The first integer - 0x000542E0 above - is the symbol offset, described by the field st_value of Elf32_Sym struct (can be found in /usr/include/elf.h, shown below) . As we’re dealing with a 32-bit little-endian system, we invert the integer, and grep it inside an hex-editor. The result will be something like this (after sym structure declaration):

1
2
3
4
5
6
7
8
9
typedef struct
{
  Elf32_Word    st_name;                /* Symbol name (string tbl index) */
  Elf32_Addr    st_value;               /* Symbol value */
  Elf32_Word    st_size;                /* Symbol size */
  unsigned char st_info;                /* Symbol type and binding */
  unsigned char st_other;               /* Symbol visibility */
  Elf32_Section st_shndx;               /* Section index */
} Elf32_Sym;

alt dyn_sym_patch1

st_name and st_value are highlighted in red, st_size in green, and the patch targets st_info / st_other in purple.

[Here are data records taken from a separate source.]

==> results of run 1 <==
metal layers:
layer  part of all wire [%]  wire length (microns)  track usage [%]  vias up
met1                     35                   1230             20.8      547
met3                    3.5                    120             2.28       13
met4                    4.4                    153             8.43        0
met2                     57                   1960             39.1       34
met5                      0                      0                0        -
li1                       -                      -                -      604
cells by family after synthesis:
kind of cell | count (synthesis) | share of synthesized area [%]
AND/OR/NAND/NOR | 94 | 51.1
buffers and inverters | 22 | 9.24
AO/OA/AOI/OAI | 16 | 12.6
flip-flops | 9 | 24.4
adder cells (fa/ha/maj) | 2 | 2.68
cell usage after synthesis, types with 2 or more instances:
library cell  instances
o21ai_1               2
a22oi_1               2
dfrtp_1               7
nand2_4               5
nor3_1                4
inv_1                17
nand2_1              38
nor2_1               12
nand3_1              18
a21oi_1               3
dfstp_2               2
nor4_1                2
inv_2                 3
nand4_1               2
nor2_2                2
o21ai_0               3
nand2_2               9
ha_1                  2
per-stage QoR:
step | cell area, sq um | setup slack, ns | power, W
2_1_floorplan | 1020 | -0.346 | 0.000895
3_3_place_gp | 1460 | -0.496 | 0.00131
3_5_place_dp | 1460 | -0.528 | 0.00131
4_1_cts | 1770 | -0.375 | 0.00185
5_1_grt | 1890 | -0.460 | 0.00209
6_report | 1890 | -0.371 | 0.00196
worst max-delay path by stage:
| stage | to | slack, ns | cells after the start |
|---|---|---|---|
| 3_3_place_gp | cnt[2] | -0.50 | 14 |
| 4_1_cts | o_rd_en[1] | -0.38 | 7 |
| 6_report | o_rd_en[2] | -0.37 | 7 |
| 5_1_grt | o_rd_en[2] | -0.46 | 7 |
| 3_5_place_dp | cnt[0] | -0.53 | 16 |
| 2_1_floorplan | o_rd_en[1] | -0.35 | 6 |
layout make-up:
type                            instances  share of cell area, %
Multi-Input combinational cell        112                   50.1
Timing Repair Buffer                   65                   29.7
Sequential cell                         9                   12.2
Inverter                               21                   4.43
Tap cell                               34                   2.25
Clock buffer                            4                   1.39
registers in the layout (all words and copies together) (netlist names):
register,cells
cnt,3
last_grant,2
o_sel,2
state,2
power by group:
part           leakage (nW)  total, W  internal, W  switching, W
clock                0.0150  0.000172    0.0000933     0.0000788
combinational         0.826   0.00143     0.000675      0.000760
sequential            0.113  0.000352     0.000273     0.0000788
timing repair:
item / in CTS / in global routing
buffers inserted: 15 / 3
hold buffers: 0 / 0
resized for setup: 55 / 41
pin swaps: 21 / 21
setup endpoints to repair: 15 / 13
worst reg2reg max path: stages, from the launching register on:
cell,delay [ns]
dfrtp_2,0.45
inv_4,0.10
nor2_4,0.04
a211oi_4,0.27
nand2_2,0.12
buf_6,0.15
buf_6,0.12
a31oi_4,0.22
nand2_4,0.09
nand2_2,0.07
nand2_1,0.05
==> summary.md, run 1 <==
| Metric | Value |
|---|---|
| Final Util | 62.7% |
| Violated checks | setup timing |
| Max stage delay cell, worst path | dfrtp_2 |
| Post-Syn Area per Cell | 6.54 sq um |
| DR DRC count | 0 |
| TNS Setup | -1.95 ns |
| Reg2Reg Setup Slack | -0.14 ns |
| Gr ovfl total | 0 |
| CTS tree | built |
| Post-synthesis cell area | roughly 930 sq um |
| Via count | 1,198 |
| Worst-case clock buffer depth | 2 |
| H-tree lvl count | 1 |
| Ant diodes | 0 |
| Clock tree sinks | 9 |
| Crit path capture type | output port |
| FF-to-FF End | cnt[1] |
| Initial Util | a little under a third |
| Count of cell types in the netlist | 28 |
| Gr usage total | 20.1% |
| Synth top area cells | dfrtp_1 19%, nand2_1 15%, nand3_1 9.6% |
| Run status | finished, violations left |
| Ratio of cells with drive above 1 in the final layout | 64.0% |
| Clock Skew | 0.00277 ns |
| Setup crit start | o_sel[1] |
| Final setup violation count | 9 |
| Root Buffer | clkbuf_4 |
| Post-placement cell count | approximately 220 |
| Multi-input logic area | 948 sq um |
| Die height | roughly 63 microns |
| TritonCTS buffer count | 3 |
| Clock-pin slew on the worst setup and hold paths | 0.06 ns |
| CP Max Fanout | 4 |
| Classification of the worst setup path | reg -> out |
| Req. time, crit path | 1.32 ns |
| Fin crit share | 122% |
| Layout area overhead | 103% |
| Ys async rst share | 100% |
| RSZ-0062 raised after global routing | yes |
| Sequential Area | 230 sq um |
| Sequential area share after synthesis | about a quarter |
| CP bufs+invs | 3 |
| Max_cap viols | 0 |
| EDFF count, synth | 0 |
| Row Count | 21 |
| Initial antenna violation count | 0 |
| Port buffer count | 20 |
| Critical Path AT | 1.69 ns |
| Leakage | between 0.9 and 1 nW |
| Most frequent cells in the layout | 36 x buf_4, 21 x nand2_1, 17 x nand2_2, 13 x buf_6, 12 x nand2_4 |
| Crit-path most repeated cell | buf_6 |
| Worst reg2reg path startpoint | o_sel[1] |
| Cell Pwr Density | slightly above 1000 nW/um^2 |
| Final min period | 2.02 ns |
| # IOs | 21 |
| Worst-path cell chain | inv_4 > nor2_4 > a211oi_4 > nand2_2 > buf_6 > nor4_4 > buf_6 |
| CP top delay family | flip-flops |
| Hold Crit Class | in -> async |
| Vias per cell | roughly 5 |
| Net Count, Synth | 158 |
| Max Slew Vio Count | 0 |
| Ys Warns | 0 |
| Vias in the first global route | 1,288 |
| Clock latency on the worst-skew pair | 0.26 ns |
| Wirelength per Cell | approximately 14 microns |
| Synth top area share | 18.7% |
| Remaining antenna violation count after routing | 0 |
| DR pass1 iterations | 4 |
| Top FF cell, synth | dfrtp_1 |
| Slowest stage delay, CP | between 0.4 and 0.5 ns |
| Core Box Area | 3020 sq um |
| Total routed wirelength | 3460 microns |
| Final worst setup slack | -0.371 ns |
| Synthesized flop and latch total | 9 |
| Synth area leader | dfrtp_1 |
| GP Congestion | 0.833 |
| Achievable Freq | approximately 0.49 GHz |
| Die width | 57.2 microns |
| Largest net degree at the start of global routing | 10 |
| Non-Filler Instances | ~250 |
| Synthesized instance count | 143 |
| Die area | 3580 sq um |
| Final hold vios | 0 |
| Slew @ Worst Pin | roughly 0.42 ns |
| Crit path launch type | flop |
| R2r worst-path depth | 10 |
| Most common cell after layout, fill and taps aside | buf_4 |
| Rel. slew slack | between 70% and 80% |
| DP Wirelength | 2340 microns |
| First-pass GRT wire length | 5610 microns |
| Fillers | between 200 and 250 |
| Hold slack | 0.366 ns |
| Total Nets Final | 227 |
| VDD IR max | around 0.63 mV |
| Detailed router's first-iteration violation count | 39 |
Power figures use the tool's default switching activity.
File: config.mk
export PLATFORM = sky130hd
export DESIGN_NAME = blackjack_table
export DESIGN_NICKNAME = d
export VERILOG_FILES = /design/src/rtl/blackjack_pkg.sv /design/src/rtl/blackjack_hand.sv /design/src/rtl/blackjack_table.sv
export SDC_FILE = /design/constraint.sdc
export NUM_CORES = 1
export LEC_CHECK = 0
export ABC_AREA = 0
export CAP_MARGIN = 20
export CORE_MARGIN = 2
export CORE_UTILIZATION = 45
export DETAILED_ROUTE_END_ITERATION = 7
export GPL_TIMING_DRIVEN = 0
export HOLD_SLACK_MARGIN = 0.03
export PLACE_DENSITY = 0.62
export SYNTH_ARGS = -nofsm -noshare
export SYNTH_HDL_FRONTEND = slang
export SYNTH_SLANG_ARGS = --single-unit
File: constraint.sdc
create_clock -name CLK -period 4.1 [get_ports CLK]
set_clock_uncertainty 0.1 [all_clocks]
set_input_delay 0.82 -clock CLK [delete_from_list [all_inputs] [get_ports CLK]]
set_output_delay 0.82 -clock CLK [all_outputs]
set_load 0.1 [all_outputs]
File: src/rtl/blackjack_pkg.sv
// Shared types and card decoding for the blackjack round controller.
package blackjack_pkg;

  typedef enum logic [2:0] {
    ST_IDLE,
    ST_PLAYER,
    ST_DEALER,
    ST_RESULT,
    ST_DONE
  } state_t;

  localparam logic [3:0] CARD_ACE   = 4'd1;
  localparam logic [3:0] FACE_VALUE = 4'd10;

  // Returns the hard value of a card code; 0 marks a code that is not a card.
  function automatic logic [3:0] card_value(input logic [3:0] card);
    if (card == 4'd0) return 4'd0;
    if (card <= FACE_VALUE) return card;
    if (card <= 4'd13) return FACE_VALUE;
    return 4'd0;
  endfunction

endpackage

File: src/rtl/blackjack_hand.sv
// One blackjack hand: saturating hard total, ace flag and card count,
// with soft-ace best total, bust and natural derived from them.
module blackjack_hand
  import blackjack_pkg::*;
#(
  parameter int SCORE_W = 5,
  parameter int TARGET  = 21
) (
  input  logic               CLK,
  input  logic               RST,
  input  logic               clear,
  input  logic               add,
  input  logic [3:0]         card,
  output logic [SCORE_W-1:0] hard,
  output logic [SCORE_W-1:0] best,
  output logic               bust,
  output logic               natural
);

  logic [SCORE_W-1:0] hard_reg;
  logic               has_ace_reg;
  logic [1:0]         count_reg;
  logic [3:0]         card_val;
  logic [SCORE_W:0]   hard_sum;
  logic [SCORE_W:0]   soft_sum;

  assign card_val = card_value(card);
  assign hard_sum = {1'b0, hard_reg} + (SCORE_W+1)'(card_val);
  assign soft_sum = {1'b0, hard_reg} + (SCORE_W+1)'(FACE_VALUE);

  always_ff @(posedge CLK) begin
    if (RST || clear) begin
      hard_reg    <= '0;
      has_ace_reg <= 1'b0;
      count_reg   <= 2'd0;
    end else if (add && card_val != 4'd0) begin
      hard_reg <= hard_sum[SCORE_W] ? '1 : hard_sum[SCORE_W-1:0];
      if (card == CARD_ACE) has_ace_reg <= 1'b1;
      if (count_reg != 2'd3) count_reg <= count_reg + 2'd1;
    end
  end

  // One ace may count as 11 only while that keeps the hand at or under TARGET.
  assign hard    = hard_reg;
  assign best    = (has_ace_reg && soft_sum <= (SCORE_W+1)'(TARGET)) ? soft_sum[SCORE_W-1:0] : hard_reg;
  assign bust    = hard_reg > SCORE_W'(TARGET);
  assign natural = (count_reg == 2'd2) && (best == SCORE_W'(TARGET));

endmodule

File: src/rtl/blackjack_table.sv
// Multi-player blackjack round controller: player turns, automatic dealer,
// and per-player WIN/TIE/LOSE outcomes held until the next round starts.
module blackjack_table
  import blackjack_pkg::*;
#(
  parameter int NUM_PLAYERS  = 2,
  parameter int SCORE_W      = 5,
  parameter int TARGET       = 21,
  parameter int DEALER_STAND = 17,
  localparam int PIDX_W      = (NUM_PLAYERS > 1) ? $clog2(NUM_PLAYERS) : 1
) (
  input  logic                   CLK,
  input  logic                   RST,
  input  logic                   START_I,
  input  logic                   HIT_I,
  input  logic                   STAY_I,
  input  logic                   CARD_VALID_I,
  input  logic [3:0]             CARD_I,
  output logic [PIDX_W-1:0]      ACTIVE_PLAYER_O,
  output logic                   DEALER_REQ_O,
  output logic                   DONE_O,
  output logic [NUM_PLAYERS-1:0] WIN_O,
  output logic [NUM_PLAYERS-1:0] TIE_O,
  output logic [NUM_PLAYERS-1:0] LOSE_O
);

  localparam int DLR = NUM_PLAYERS;

  state_t                 state_reg;
  logic [PIDX_W-1:0]      p_reg;
  logic                   dealer_req_reg;
  logic                   done_reg;
  logic [NUM_PLAYERS-1:0] win_reg, tie_reg, lose_reg;
  logic [NUM_PLAYERS-1:0] win_next, tie_next, lose_next;

  logic [SCORE_W-1:0] hand_hard [NUM_PLAYERS+1];
  logic [SCORE_W-1:0] hand_best [NUM_PLAYERS+1];
  logic               hand_bust [NUM_PLAYERS+1];
  logic               hand_nat  [NUM_PLAYERS+1];
  logic [NUM_PLAYERS:0] hand_add;

  logic start_accept;
  logic turn_end;
  logic dealer_stands;

  assign start_accept  = START_I && (state_reg == ST_IDLE || state_reg == ST_DONE);
  assign turn_end      = STAY_I || (hand_hard[p_reg] > SCORE_W'(TARGET));
  assign dealer_stands = hand_best[DLR] >= SCORE_W'(DEALER_STAND);
  assign hand_add[DLR] = (state_reg == ST_DEALER) && dealer_req_reg && CARD_VALID_I;

  genvar gi;
  generate
    for (gi = 0; gi <= NUM_PLAYERS; gi++) begin : g_hand
      blackjack_hand #(
        .SCORE_W (SCORE_W),
        .TARGET  (TARGET)
      ) u_hand (
        .CLK     (CLK),
        .RST     (RST),
        .clear   (start_accept),
        .add     (hand_add[gi]),
        .card    (CARD_I),
        .hard    (hand_hard[gi]),
        .best    (hand_best[gi]),
        .bust    (hand_bust[gi]),
        .natural (hand_nat[gi])
      );
    end

    for (gi = 0; gi < NUM_PLAYERS; gi++) begin : g_player
      logic [2:0] res;  // {win, tie, lose}

      assign hand_add[gi] = (state_reg == ST_PLAYER) && HIT_I && (p_reg == PIDX_W'(gi));

      always_comb begin
        res = 3'b000;
        if (hand_bust[gi])                       res = 3'b001;
        else if (hand_bust[DLR])                 res = 3'b100;
        else if (hand_nat[gi] != hand_nat[DLR])  res = hand_nat[gi] ? 3'b100 : 3'b001;
        else if (hand_best[gi] > hand_best[DLR]) res = 3'b100;
        else if (hand_best[gi] == hand_best[DLR]) res = 3'b010;
        else                                     res = 3'b001;
      end

      assign win_next[gi]  = res[2];
      assign tie_next[gi]  = res[1];
      assign lose_next[gi] = res[0];
    end
  endgenerate

  always_ff @(posedge CLK) begin
    if (RST) begin
      state_reg      <= ST_IDLE;
      p_reg          <= '0;
      dealer_req_reg <= 1'b0;
      done_reg       <= 1'b0;
      win_reg        <= '0;
      tie_reg        <= '0;
      lose_reg       <= '0;
    end else begin
      case (state_reg)
        ST_IDLE, ST_DONE: begin
          if (START_I) begin
            state_reg <= ST_PLAYER;
            p_reg     <= '0;
            done_reg  <= 1'b0;
            win_reg   <= '0;
            tie_reg   <= '0;
            lose_reg  <= '0;
          end
        end
        ST_PLAYER: begin
          if (turn_end) begin
            if (p_reg == PIDX_W'(NUM_PLAYERS-1)) begin
              state_reg      <= ST_DEALER;
              dealer_req_reg <= !dealer_stands;
            end else begin
              p_reg <= p_reg + 1'b1;
            end
          end
        end
        // The request follows the hand a cycle late, but the exit looks at the hand directly.
        ST_DEALER: begin
          dealer_req_reg <= !dealer_stands;
          if (dealer_stands) state_reg <= ST_RESULT;
        end
        ST_RESULT: begin
          win_reg   <= win_next;
          tie_reg   <= tie_next;
          lose_reg  <= lose_next;
          done_reg  <= 1'b1;
          state_reg <= ST_DONE;
        end
        default: state_reg <= ST_IDLE;
      endcase
    end
  end

  assign ACTIVE_PLAYER_O = p_reg;
  assign DEALER_REQ_O    = dealer_req_reg;
  assign DONE_O          = done_reg;
  assign WIN_O           = win_reg;
  assign TIE_O           = tie_reg;
  assign LOSE_O          = lose_reg;

endmodule
==> flow_summary_export.csv, run 1 <==
group,metric,value,unit
die,die_h,89.78,microns
pwr,pwr_density_cell,204.5,mW/mm^2
die,fp.dieW,89.78,microns
sta,finalCriticalPeriod,3.888,ns
worst_setup_path,critPathKind,"flop to flop",
sta,setup_viol,0,
finish,layout_common_cells,"a21oi_1 (35), dfxtp_1 (33), ha_1 (32), inv_1 (24)",
yosys,synth_enable_flop_cells,0,
clock_tree,clk_pin_slew,0.08,ns
placed_design,place.gp.congestion,0.8330,
clock_tree,hold_buffers,0,
clock_tree,h-tree-depth,2,
pwr,p_leak,1.407,nW
clock_tree,clock_sinks,36,
drt,vias_per_cell,5.895,
clock_tree,clk_latency,0.29,ns
die,core,0.007176,sq mm
clock_tree,numCtsBuffers,5,
global_route,grt_pass1_wl,14150,microns
die,initial_core_util,0.4614,
clock_tree,cts_tree,"done",
pwr,swShare,0.2815,
finish,fin_cells,515,
yosys,netlist_area,0.003311,sq mm
drt,wirelength,8268,microns
finish,register_area,724.4,sq um
global_route,grt_pass1_vias,2876,
placed_design,placed_cells,508,
drt,avgRoutedWirePerCell,16.05,microns
sta,slew_headroom,0.3396,
outcome,run_status,"finished, final reports clean",
drt,drtPass1Iterations,4,
yosys,ys_seq_area_frac,0.2177,
worst_setup_path,start_kind,"flop",
yosys,syn_nets,436,
die,dieArea,0.008060,sq mm
finish,final_common_cell,"a21oi_1",
pwr,p_clk_frac,0.367,
worst_setup_path,crit_required,4.20,ns
yosys,synth-async-reset-ratio,0,
sta,fin_hold_ws,0.3738,ns
sta,clock.fmax,257.2,MHz
yosys,synth.avg_cell_area,8.489,sq um
global_route,grt_overflow_total,0,
sta,tightest_slew,0.9768,ns
sta,rsz0062_at_grt,"false",
drt,vias,3036,
die,io_pins,19,
worst_setup_path,cp_data_arrival_time,3.99,ns
pwr,switchingPower,0.2161,mW
yosys,ys_ff_latch,36,
drt,drc,0,
sta,hold_violations,0,
finish,area_growth,13.38,%
pwr,max-vdd-ir-drop,0.0001680,V
finish,num-fill-cells,707,
worst_setup_path,endpoint_kind,"flop",
finish,antennaDiodeCount,0,
yosys,synthCells,390,
sta,slew_viol_final,0,
finish,multi_input_area,0.002435,sq mm
die,rows,31,
finish,largest_reg_flops,15,
global_route,grt_max_degree,11,
worst_setup_path,path_max_fanout,10,
global_route,antenna_found_initial,0,
clock_tree,cts_setup_buffers,0,
hold_path,min_path_type,"flop to flop",
flow_run,maxCapViolations,0,
pwr,seqPwrFrac,0.472,
placed_design,port_buffers,18,
yosys,yosysWarnings,0,
yosys,ys_types,78,
pwr,pwr-share-comb,0.161,
finish,finalNetCount,462,
sta,fin_crit_sh,0.9484,
clock_tree,cts_root_buf,"clkbuf_8",
drt,drtIter0Drc,187,
worst_setup_path,regToRegSetupSlack,0.21,ns
finish,drive_gt1_frac,0.1322,
yosys,synth_ff_type,"dfxtp_1",
drt,antenna_left,0,
placed_design,dp_hpwl,6642,microns
global_route,grtUsageTotal,0.2123,
clock_tree,clock_path_buffers,2,
pwr,p_int,0.5515,mW
[what timing repair did]
item | 4_1_cts | 5_1_grt
setup endpoints to repair | 1 | 1
gates cloned | 0 | 0
resized for setup | 4 | 6
hold endpoints to repair | 0 | 0
[kinds of logic after synthesis]
group	Yosys count	synth area share
xor gates and xnor gates	19	0.05026
AOI/OAI and AO/OA	148	0.3326
muxes	4	0.01587
buffers and inverters	42	0.05707
adders and majority gates	38	0.1497
DFF	36	0.2177
and+or+nand+nor	103	0.1769
[power by group through the flow]
stage | Clock (mW) | Combinational (mW) | Sequential, mW
after floorplan | 0 | 0.0770 | 0.376
after global placement | 0 | 0.119 | 0.370
after detailed placement | 0 | 0.122 | 0.371
after CTS | 0.287 | 0.123 | 0.362
after global routing | 0.303 | 0.137 | 0.363
final | 0.282 | 0.123 | 0.363
[synthesized netlist by cell type, types with 3 or more instances]
cell	count	area, sq um
a211o_1	3	26.28
a211oi_1	10	75.07
a21o_1	7	52.55
a21oi_1	35	175.2
a311oi_1	3	26.28
a31oi_1	7	43.79
and2_1	4	25.02
buf_2	4	20.02
buf_6	3	33.78
clkbuf_1	9	33.78
dfxtp_1	36	720.7
fa_1	3	60.06
ha_1	33	412.9
inv_1	24	90.09
mux2i_1	3	30.03
nand2_1	22	82.58
nand3_1	4	20.02
nor2_1	23	86.33
nor2b_1	14	87.58
nor3_1	6	30.03
nor4b_1	3	26.28
o2111ai_1	6	52.55
o211ai_1	3	22.52
o21a_1	7	52.55
o21ai_0	24	120.1
o21bai_1	4	30.03
o221a_2	10	112.6
xnor2_1	14	122.6
xor2_1	5	43.79
[critical path, cell delays in order, from the launching register on]
cell and delay, ns:
dfxtp_2 0.42, buf_2 0.24, inv_1 0.10, ha_1 0.45, o21bai_4 0.11, a311o_1 0.44
a211oi_2 0.41, xnor2_1 0.12, ha_1 0.35, o21ai_2 0.09, a21oi_1 0.09, mux2i_1 0.15
nand4_1 0.14, maj3_2 0.35, a221oi_2 0.23
[layer usage]
| layer | global-route usage | vias up | part of all wire | wire, microns |
|---|---|---|---|---|
| met2 | 0.3510 | 45 | 0.47 | 3879 |
| met4 | 0.06795 | 0 | 0.022 | 182 |
| met5 | 0 | - | 0 | 0 |
| li1 | - | 1537 | - | - |
| met3 | 0.03101 | 18 | 0.026 | 212 |
| met1 | 0.2864 | 1436 | 0.48 | 3992 |
[cell type report]
type                            instances  area share
Sequential cell                        36      0.1930
Clock buffer                            7     0.02567
Tap cell                               99     0.03300
Buffer                                 17     0.02533
Timing Repair Buffer                   19     0.04933
Multi-Input combinational cell        312      0.6487
Inverter                               25     0.02500
[through the flow]
step	cell area (sq um)	worst slack, ns	setup TNS [ns]	util	total power, mW
after global routing	3754	0.02628	0	0.5231	0.8031
after floorplan	3311	0.3054	0	-	0.4530
after CTS	3725	0.04770	0	0.5191	0.7722
final	3754	0.2117	0	0.5231	0.7676
after global placement	3615	-0.05672	-0.05672	0.5037	0.4890
after detailed placement	3620	-0.1275	-0.1275	0.5044	0.4926
[final timing paths]
path                                  from         to  depth (start not counted)
setup reg to reg  g_hand[0].u_hand.hard[1]  LOSE_O[0]                         14
hold reg to reg                     DONE_O     DONE_O                          2
hold / removal                      DONE_O     DONE_O                          2
setup / recovery  g_hand[0].u_hand.hard[1]  LOSE_O[0]                         14
Note: power is estimated with default switching activity, not from simulation.
==> inputs of run 2 (changes only) <==
Settings changed: CORE_UTILIZATION 45 to 55, DONT_BUFFER_PORTS set to 1, PLACE_DENSITY 0.62 to 0.69.
==> run 2 against run 1 <==
Against the previous run:
- hold slack better by 0.049 ns
- combinational power down 12%
- non-clock buffer count down 17
- flip-flop and latch count unchanged
==> flow_summary_export.csv, run 2 (synthesized netlist as in run 1, its figures left out) <==
group,metric,value,unit
outcome,run_status,"finished, final reports clean",
clock_tree,cts_root_buf,"clkbuf_8",
hold_path,hold_path_depth,2,
placed_design,place.gp.congestion,0.8665,
clock_tree,cts_setup_buffers,0,
clock_tree,hold_buffers,0,
hold_path,min_path_type,"flop to flop",
drt,drc,0,
drt,routed.top_layer,"met4",
global_route,grt_overflow_total,0,
finish,drive_gt1_frac,0.1375,
placed_design,dp_hpwl,6333,microns
worst_setup_path,start_kind,"flop",
drt,dr_wl_met2,3817,microns
sta,setup_viol,0,
worst_setup_path,r2r_cells,16,
die,fp.dieW,81.59,microns
finish,layout_common_cells,"a21oi_1 (35), dfxtp_1 (33), ha_1 (32), inv_1 (24)",
clock_tree,clock_sinks,36,
die,initial_core_util,0.5625,
sta,hold_violations,0,
sta,setup_ws,0.2099,ns
sta,rsz0062_at_grt,"false",
drt,wl_met1,3679,microns
finish,final_util,0.6078,
die,die_h,81.59,microns
sta,slew_headroom,0.3262,
hold_path,hold_path_end,"g_hand[2].u_hand.count_reg[1]",
drt,avgRoutedWirePerCell,16.86,microns
die,io_pins,19,
global_route,grt_max_degree,11,
global_route,grt_pass1_vias,2799,
sta,tightest_slew,1.009,ns
drt,vias_per_cell,6.314,
sta,tns,0,ns
finish,final_common_cell,"a21oi_1",
hold_path,min_from,"g_hand[2].u_hand.count_reg[1]",
pwr,pwr_density_cell,206.4,mW/mm^2
sta,fin_crit_sh,0.9488,
clock_tree,clk_pin_slew,0.07,ns
worst_setup_path,path_max_fanout,10,
pwr,p_leak,1.348,nW
sta,finalCriticalPeriod,3.890,ns
pwr,max-vdd-ir-drop,0.0001759,V
drt,antenna_left,0,
worst_setup_path,reg2reg_from,"g_hand[2].u_hand.hard[1]",
global_route,grtUsageTotal,0.2574,
drt,drtIter0Drc,89,
sta,fin_hold_ws,0.4231,ns
worst_setup_path,cp_data_arrival_time,3.99,ns
die,rows,28,
clock_tree,clock_path_buffers,2,
finish,final_area,0.003577,sq mm
worst_setup_path,worstReg2RegEnd,"LOSE_O[0]",
placed_design,placed_cells,466,
drt,vias,2999,
sta,clock.fmax,257.1,MHz
global_route,antenna_found_initial,0,
die,core,0.005886,sq mm
die,dieArea,0.006656,sq mm
global_route,grt_pass1_wl,13370,microns
finish,fin_cells,475,
worst_setup_path,critPathKind,"flop to flop",
pwr,power.total,0.7382,mW
finish,antennaDiodeCount,0,
worst_setup_path,regToRegSetupSlack,0.21,ns
drt,wirelength,8007,microns
placed_design,place_area,0.003432,sq mm
flow_run,maxCapViolations,0,
finish,num-fill-cells,542,
clock_tree,h-tree-depth,2,
finish,finalNetCount,445,
clock_tree,numCtsBuffers,5,
clock_tree,cts_tree,"done",
drt,wl_met3,361,microns
sta,slew_viol_final,0,
worst_setup_path,crit_required,4.20,ns
finish,area_growth,8.050,%
placed_design,port_buffers,0,
drt,drtPass1Iterations,4,
placed_design,place_ws,-0.1558,ns
worst_setup_path,endpoint_kind,"flop",
finish,largest_reg_flops,15,
clock_tree,clk_latency,0.29,ns
## run 2: report_power, final
group | leakage (nW) | switching (mW) | internal [mW]
Clock | 0.0455 | 0.127 | 0.137
Sequential | 0.293 | 0.0124 | 0.354
Combinational | 1.01 | 0.0667 | 0.0409
Total | 1.35 | 0.206 | 0.532
## run 2: what timing repair did
item                                    in CTS  in global routing
hold endpoints to repair                     0                  0
pin swaps                                    0                  1
endpoints found under the setup margin       1                  2
gates resized for setup                      4                  8
## run 2: how the worst max path moves through the flow
stage	endpoint	slack, ns	startpoint	depth (start not counted)
final	LOSE_O[0]	0.21	g_hand[2].u_hand.hard[1]	16
after global routing	LOSE_O[0]	0.02	g_hand[2].u_hand.hard[1]	16
after CTS	LOSE_O[0]	0.06	g_hand[2].u_hand.hard[1]	16
after detailed placement	LOSE_O[0]	-0.16	g_hand[0].u_hand.hard[1]	14
after global placement	LOSE_O[0]	-0.04	g_hand[2].u_hand.hard[1]	16
after floorplan	LOSE_O[0]	0.31	g_hand[2].u_hand.hard[1]	16
## run 2: final cells by class
type	instances	area, sq um	area share
buffer	17	95.09	0.02658
inverter	25	93.84	0.02623
sequential	36	726.9	0.2032
clock buffer	8	90.09	0.02518
timing repair buffer	2	35.03	0.009794
multi-input combinational	312	2442	0.6828
tap	75	93.84	0.02623
## run 2: worst max-delay path: stages, from the launching register on
cell and delay (ns):
dfxtp_4 0.37, buf_6 0.13, inv_1 0.09, ha_4 0.32, a211oi_1 0.11, a211o_1 0.35
or4_4 0.49, o21a_2 0.17, inv_1 0.10, ha_1 0.25, and3_1 0.18, o21ai_2 0.15
a21oi_1 0.08, mux2i_1 0.15, nand4_1 0.15, maj3_2 0.35, a221oi_2 0.24
## run 2: per-layer routing
metal | vias up | GRT usage
met5 | - | 0
met3 | 15 | 0.04615
met2 | 50 | 0.4361
met1 | 1434 | 0.3336
met4 | 0 | 0.07833
li1 | 1500 | -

To understand what is encoded in st_info, again, we look in /usr/include/elf.h:

 1
 2
 3
 4
 5
 6
 7
 8
 9
10
11
/* Legal values for ST_BIND subfield of st_info (symbol binding).  */

#define STB_LOCAL       0               /* Local symbol */
#define STB_GLOBAL      1               /* Global symbol */
#define STB_WEAK        2               /* Weak symbol */

/* Legal values for ST_TYPE subfield of st_info (symbol type).  */

#define STT_NOTYPE      0               /* Symbol type is unspecified */
#define STT_OBJECT      1               /* Symbol is a data object */
#define STT_FUNC        2               /* Symbol is a code object */

It’s clear from the definitions and comments that st_info field is interpreted as two separate nibbles - one for symbol binding, and the other for symbol type. As expected, memdup is encoded in libsnmp.so with 0x12, that represents a global function symbol. For st_other encoding, we have:

1
2
3
4
5
/* Symbol visibility specification encoded in the st_other field.  */
#define STV_DEFAULT     0               /* Default symbol visibility rules */
#define STV_INTERNAL    1               /* Processor specific hidden class */
#define STV_HIDDEN      2               /* Sym unavailable in other modules */
#define STV_PROTECTED   3               /* Not preemptible, not exported */

The default visibility is used, represented by the 0x00 byte. To change the binding and visibility, we can patch libsnmp.so, to make it look like:

alt dyn_sym_patch2

In purple we have the bytes 0x02 used as the patch values. The first 0x02 encodes a new binding - local to the defining file - with the same type as before (memdup is still a function). The second 0x02 changes the symbol visibility to be hidden from other ELFs.

Let’s check the patch effectiveness, with another objdump round:

[fcollyer@host2 /]$ objdump -T /usr/lib/libsnmp.so|grep memdup
 000542e0 l DF .text 0000006e Base .hidden memdup

I marked the diffs in blue. memdup symbol isn’t global anymore. The ‘l’ flag above asserts this, which means that it’s now a local symbol. And the “.hidden” attribute also appeared, establishing, for sure, that we changed the correct Elf32_Sym entry.

For the sake of brevity, I only showed the process for libsnmp. But it should also be applied to libslp (that was the case for our runtime).

As a final observation, it’s important for the reader to note that binary techniques still have their place in complex scenarios. But they shall be used with great caution and precision, to avoid the future maintainability costs/risks that were meant to be mitigated, in the first place.